BAPAK DAN BAJU HITAM

 


Sengaja tulisan ini saya beri judul "Bapak dan Baju Hitam". Saya gambarkan kembali sosok Bapak ketika  masih ada. Di mana pun dan kapan pun Bapak selalu saja mengenakan baju hitam. Apapun acaranya, santai, resmi, atau acara keluarga misalnya. Bapak, pasti memakai baju hitam. 


Bapak dan baju hitam jika diterapkan dalam peribahasa adalah  ibarat api dan asap.  Di situ ada asap, pasti di situ ada api. Naah, itulah Bapak! Mencari Bapak? Carilah yang memakai baju hitam. Yang berbaju hitam, dipastikan itu Bapak. Ups! Ya, dilihat dulu. 

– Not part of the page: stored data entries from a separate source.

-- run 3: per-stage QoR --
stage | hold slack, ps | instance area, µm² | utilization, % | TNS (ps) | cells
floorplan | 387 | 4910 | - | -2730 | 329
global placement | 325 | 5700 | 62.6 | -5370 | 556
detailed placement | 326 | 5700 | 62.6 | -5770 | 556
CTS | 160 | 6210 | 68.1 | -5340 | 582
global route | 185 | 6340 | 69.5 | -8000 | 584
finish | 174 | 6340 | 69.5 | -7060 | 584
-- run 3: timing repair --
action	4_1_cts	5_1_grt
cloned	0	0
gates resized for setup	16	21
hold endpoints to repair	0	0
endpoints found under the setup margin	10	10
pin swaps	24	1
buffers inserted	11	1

Suatu waktu, dalam acara mau wisuda cucu Bapak, Adik saya sedikit mengomel pada Bapak. "Pak, coba sekali ini saja, Bapak tidak memakai baju hitam! Kan saya sudah membelikan baju buat Bapak," pinta Adik pada Bapak. 

Bapak hanya menjawab, "Ini juga baju hitam bagus! Mahal!"

Adik saya hanya mengusap dada. Tak bisa memaksa kemauan orang tua. 


Di waktu lain saya pun pernah bertanya kepada Bapak bahwa Bapak mengapa selalu nemakai baju warna hitam. Dengan berseloroh Bapak berkata, "Bapak sudah pernah jadi Gatot Gaca. Naah, sekarang Bapak mau menjadi Cepot lagi".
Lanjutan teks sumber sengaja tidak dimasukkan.